Activity: Copy each line of the material beneath that holds the word "group".

___ Listed entries

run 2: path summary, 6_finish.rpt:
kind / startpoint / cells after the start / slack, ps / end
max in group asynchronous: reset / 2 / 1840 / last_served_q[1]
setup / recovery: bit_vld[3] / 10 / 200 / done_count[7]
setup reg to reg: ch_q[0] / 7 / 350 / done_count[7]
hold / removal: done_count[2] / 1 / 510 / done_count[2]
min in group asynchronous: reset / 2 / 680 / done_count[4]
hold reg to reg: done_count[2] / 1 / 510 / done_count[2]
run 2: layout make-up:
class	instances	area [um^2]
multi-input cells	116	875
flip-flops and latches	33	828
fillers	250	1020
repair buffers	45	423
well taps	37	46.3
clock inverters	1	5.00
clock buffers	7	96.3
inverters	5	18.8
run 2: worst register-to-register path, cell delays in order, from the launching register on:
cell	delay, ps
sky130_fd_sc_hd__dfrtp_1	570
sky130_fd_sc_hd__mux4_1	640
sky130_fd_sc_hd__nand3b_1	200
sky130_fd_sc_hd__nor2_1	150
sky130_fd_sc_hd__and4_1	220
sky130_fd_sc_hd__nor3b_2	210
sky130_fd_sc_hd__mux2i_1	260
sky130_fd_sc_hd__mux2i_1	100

______
___ Listed entries

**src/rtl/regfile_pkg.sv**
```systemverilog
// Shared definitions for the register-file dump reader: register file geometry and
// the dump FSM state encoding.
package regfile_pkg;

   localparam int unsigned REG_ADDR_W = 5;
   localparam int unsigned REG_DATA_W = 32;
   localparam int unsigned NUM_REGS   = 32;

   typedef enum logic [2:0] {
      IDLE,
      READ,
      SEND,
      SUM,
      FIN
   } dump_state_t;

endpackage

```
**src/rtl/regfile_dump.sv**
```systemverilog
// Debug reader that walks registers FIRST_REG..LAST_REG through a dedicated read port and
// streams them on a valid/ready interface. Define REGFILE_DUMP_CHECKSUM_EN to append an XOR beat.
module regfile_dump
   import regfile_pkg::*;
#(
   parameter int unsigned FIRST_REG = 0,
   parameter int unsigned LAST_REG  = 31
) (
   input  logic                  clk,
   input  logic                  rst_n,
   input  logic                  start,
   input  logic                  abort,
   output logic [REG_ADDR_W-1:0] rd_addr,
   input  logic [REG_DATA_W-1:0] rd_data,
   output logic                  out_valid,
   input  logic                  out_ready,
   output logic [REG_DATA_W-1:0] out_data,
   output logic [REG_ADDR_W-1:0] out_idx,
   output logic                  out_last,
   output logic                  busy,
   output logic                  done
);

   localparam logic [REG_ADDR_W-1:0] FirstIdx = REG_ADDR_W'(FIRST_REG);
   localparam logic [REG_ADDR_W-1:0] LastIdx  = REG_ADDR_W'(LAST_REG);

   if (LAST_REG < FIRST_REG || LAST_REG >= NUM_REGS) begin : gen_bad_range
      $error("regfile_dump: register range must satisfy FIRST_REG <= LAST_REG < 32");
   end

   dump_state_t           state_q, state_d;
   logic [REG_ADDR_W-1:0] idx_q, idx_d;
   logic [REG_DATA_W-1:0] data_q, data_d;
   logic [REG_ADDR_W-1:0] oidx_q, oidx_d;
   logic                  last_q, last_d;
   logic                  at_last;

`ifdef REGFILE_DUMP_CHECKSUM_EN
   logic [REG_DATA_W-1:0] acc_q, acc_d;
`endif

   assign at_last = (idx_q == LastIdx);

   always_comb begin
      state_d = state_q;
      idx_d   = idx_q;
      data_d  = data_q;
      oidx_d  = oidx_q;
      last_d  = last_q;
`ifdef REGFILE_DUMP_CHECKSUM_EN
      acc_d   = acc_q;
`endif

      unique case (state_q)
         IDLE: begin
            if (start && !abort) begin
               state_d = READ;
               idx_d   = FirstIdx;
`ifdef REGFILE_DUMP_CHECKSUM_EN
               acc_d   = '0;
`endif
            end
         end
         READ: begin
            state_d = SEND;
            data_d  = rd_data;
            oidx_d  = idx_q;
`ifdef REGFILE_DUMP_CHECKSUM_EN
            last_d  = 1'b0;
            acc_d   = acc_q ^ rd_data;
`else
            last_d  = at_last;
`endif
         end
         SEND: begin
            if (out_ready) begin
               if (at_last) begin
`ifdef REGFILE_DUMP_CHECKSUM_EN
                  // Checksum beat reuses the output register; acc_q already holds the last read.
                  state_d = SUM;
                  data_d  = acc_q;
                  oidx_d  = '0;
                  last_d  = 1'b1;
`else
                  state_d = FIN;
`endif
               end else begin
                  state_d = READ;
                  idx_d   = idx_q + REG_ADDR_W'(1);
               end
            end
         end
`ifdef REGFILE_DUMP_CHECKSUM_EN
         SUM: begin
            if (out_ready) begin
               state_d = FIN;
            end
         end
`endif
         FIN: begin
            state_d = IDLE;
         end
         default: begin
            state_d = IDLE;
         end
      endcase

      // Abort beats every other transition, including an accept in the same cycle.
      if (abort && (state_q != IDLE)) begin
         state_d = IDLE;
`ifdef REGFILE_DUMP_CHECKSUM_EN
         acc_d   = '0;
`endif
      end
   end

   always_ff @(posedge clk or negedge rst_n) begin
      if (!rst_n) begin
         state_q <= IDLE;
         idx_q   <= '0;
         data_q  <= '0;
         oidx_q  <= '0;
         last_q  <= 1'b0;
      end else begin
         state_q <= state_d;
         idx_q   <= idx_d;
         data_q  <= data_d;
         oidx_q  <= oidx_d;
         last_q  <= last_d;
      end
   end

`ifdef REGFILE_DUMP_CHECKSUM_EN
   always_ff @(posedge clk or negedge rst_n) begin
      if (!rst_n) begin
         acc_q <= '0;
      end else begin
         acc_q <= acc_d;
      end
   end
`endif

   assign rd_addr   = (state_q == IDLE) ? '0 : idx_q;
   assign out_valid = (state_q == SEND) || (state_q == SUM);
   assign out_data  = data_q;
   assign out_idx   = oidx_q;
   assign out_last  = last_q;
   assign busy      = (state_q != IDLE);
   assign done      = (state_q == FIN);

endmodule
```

______
___ Listed entries

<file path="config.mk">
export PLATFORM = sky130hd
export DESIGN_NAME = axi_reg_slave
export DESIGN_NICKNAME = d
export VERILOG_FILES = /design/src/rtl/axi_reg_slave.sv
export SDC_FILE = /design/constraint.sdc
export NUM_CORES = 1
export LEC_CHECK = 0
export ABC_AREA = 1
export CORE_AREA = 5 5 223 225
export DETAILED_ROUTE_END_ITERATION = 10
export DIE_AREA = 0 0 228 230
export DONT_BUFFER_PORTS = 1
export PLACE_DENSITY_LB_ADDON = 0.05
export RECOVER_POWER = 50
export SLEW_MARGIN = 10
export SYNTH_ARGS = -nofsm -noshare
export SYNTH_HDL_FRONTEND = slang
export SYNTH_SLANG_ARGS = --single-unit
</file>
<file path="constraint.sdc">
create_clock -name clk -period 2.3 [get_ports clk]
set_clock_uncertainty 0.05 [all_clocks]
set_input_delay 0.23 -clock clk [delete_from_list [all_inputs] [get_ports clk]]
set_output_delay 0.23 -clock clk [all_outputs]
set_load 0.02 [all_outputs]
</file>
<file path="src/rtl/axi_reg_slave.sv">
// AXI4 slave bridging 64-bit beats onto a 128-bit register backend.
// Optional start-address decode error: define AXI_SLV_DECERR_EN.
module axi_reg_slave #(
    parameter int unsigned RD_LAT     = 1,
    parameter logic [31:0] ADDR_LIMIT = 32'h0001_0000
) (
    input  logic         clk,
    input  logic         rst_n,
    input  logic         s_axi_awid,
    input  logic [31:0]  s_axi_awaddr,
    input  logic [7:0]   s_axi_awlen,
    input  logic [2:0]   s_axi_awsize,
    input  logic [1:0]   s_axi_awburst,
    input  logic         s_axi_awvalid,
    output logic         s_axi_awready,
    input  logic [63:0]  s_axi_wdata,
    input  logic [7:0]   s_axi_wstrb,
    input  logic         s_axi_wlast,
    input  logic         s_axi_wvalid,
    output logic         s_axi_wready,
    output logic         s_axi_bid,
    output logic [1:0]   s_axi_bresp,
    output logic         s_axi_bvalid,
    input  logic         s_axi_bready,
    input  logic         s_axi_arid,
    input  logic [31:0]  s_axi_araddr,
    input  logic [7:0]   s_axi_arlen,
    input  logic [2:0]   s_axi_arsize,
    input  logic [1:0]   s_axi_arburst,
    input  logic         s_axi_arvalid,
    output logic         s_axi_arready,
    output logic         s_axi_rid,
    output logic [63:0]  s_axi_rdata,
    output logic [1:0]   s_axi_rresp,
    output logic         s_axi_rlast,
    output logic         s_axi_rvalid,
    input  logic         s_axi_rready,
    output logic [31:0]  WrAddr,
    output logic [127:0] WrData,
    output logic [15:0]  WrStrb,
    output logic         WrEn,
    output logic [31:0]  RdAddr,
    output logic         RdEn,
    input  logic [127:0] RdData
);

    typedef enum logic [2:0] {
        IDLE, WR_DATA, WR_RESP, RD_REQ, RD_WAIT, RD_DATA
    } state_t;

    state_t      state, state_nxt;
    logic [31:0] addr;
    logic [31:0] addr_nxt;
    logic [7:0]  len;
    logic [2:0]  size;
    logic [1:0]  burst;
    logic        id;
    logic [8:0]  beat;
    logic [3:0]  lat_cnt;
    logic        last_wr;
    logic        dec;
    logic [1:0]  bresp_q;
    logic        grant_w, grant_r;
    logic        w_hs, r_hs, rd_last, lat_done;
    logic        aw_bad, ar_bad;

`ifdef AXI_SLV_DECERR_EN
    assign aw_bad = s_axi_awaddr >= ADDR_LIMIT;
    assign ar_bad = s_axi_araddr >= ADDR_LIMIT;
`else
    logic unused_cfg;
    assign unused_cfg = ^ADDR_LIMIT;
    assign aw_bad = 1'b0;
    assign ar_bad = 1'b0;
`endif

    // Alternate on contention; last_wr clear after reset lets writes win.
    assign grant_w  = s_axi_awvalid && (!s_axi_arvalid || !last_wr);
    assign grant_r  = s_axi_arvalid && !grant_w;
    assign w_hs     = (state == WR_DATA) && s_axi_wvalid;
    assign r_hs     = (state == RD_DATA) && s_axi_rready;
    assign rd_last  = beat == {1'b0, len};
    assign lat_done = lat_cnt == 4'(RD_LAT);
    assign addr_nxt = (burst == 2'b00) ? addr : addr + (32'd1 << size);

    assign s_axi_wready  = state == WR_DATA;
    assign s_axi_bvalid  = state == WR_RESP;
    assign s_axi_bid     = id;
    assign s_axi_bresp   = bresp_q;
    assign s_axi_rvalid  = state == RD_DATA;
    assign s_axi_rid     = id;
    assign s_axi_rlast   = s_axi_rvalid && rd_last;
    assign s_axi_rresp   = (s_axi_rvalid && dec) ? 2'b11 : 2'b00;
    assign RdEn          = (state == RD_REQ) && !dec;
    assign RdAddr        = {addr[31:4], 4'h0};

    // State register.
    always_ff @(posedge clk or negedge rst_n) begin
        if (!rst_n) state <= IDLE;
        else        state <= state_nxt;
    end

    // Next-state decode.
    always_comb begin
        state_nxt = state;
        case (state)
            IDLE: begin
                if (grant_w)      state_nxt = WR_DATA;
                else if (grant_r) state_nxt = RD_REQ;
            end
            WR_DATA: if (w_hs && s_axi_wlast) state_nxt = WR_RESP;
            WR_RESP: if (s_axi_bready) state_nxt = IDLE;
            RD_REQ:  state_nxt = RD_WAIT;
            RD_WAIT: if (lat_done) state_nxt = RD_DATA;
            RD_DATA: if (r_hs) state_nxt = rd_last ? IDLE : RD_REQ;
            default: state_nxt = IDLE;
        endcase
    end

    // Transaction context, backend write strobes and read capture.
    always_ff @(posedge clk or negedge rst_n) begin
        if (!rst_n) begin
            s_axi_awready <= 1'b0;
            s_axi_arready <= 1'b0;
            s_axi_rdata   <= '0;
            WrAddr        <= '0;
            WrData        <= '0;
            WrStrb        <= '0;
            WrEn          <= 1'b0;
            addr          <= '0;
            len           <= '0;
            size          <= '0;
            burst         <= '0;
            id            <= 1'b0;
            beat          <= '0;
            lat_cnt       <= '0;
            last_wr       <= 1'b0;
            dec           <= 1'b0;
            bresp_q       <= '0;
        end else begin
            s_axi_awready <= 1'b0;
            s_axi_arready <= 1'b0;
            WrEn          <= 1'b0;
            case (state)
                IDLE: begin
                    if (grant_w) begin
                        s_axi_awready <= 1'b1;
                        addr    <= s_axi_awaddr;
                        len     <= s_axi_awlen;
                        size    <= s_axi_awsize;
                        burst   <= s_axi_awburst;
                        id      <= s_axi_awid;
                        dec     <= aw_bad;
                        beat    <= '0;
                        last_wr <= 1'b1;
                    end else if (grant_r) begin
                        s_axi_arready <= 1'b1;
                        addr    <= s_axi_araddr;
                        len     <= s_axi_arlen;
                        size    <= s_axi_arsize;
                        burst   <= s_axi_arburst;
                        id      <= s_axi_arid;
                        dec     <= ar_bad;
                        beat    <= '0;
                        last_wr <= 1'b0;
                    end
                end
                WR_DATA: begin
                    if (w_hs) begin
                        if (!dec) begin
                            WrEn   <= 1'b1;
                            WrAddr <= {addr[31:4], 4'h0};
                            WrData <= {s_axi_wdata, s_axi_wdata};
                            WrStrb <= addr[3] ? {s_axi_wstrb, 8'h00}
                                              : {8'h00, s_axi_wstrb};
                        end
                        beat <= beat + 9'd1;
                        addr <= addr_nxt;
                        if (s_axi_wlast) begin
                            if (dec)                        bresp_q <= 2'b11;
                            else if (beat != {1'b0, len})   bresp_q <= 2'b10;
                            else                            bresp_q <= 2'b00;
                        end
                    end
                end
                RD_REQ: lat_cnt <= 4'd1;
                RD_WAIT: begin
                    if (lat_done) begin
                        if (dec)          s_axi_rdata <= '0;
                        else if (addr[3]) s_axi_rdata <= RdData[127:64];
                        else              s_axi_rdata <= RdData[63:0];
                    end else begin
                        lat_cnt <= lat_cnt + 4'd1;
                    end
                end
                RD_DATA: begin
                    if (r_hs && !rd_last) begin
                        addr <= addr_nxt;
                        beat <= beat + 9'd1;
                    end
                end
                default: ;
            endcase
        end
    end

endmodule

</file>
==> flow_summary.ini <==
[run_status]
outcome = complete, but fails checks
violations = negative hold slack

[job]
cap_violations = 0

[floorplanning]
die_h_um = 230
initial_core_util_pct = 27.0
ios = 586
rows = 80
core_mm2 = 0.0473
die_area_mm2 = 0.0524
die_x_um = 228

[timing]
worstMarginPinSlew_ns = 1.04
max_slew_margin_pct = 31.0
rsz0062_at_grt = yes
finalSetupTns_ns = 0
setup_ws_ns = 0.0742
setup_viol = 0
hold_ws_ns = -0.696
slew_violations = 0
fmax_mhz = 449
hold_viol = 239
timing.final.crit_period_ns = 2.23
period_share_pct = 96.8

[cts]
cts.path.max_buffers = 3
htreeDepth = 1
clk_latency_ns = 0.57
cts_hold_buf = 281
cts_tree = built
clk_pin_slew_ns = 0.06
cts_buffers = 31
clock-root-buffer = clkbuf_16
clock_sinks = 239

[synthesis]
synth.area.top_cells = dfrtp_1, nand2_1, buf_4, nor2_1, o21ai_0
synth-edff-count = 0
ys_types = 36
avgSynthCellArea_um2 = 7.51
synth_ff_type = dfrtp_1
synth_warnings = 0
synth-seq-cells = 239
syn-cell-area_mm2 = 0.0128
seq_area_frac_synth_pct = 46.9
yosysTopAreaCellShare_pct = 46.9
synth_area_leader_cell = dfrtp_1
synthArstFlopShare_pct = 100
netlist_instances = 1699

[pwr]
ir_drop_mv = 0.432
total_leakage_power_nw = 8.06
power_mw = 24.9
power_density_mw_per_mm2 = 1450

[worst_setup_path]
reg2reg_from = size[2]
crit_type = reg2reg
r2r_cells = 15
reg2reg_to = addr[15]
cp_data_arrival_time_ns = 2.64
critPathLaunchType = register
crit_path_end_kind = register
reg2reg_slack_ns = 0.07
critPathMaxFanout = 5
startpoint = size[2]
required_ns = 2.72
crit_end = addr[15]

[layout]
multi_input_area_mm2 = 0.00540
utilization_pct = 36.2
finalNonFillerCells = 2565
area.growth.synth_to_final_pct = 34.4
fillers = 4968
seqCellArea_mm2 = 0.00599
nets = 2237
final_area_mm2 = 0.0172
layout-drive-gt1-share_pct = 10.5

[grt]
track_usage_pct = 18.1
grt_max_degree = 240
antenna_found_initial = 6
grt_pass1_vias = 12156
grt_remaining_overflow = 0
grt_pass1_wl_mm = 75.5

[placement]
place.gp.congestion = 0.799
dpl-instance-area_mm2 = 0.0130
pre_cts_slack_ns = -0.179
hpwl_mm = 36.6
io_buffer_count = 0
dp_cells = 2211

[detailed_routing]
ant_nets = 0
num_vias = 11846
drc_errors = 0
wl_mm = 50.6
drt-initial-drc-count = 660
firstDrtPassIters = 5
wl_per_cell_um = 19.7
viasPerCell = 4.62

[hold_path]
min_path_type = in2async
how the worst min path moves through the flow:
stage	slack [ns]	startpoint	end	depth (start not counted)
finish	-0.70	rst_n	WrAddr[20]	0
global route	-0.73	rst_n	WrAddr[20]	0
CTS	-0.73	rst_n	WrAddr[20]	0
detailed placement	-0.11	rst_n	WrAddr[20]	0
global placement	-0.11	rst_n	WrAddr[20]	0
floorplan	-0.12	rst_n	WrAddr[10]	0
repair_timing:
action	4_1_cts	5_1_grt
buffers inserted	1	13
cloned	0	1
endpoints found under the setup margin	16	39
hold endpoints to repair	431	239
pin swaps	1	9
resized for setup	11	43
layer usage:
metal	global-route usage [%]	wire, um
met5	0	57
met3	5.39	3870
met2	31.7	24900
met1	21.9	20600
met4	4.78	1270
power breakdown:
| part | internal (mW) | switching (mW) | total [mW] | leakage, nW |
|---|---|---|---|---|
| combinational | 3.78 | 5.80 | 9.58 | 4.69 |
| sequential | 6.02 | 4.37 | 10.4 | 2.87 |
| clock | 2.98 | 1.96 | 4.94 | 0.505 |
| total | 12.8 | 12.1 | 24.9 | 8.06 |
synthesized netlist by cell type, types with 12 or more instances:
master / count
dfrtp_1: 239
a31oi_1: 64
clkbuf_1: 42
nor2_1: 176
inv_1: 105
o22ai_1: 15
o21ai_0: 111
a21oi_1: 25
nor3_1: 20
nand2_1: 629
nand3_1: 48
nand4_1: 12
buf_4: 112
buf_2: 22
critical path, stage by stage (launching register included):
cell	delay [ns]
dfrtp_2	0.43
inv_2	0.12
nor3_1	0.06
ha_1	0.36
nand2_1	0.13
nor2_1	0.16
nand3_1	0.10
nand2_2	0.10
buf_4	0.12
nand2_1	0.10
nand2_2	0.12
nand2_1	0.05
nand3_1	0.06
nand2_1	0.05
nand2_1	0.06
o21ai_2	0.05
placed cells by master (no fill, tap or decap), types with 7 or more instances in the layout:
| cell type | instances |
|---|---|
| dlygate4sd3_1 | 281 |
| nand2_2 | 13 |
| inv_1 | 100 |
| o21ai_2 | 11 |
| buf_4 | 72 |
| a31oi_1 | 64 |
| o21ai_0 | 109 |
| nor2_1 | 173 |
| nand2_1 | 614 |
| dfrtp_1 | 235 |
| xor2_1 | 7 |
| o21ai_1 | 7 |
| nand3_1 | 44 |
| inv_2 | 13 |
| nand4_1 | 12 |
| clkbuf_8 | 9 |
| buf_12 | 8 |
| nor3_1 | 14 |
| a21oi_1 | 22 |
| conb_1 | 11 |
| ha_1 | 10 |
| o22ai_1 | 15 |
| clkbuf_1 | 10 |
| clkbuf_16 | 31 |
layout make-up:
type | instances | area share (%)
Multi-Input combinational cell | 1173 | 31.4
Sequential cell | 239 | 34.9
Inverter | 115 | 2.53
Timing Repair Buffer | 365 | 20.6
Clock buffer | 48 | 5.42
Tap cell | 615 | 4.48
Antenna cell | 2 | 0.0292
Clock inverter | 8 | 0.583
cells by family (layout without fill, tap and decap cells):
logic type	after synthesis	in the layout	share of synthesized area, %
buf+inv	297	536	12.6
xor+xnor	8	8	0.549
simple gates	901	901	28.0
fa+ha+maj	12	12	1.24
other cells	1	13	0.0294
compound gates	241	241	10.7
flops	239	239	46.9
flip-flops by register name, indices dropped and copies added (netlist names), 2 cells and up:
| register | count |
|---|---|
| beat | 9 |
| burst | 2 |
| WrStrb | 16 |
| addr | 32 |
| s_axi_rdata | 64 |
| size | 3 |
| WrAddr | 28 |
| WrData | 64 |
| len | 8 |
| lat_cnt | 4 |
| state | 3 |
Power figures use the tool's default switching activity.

______

Problem solution:
max in group asynchronous: reset / 2 / 1840 / last_served_q[1]
min in group asynchronous: reset / 2 / 680 / done_count[4]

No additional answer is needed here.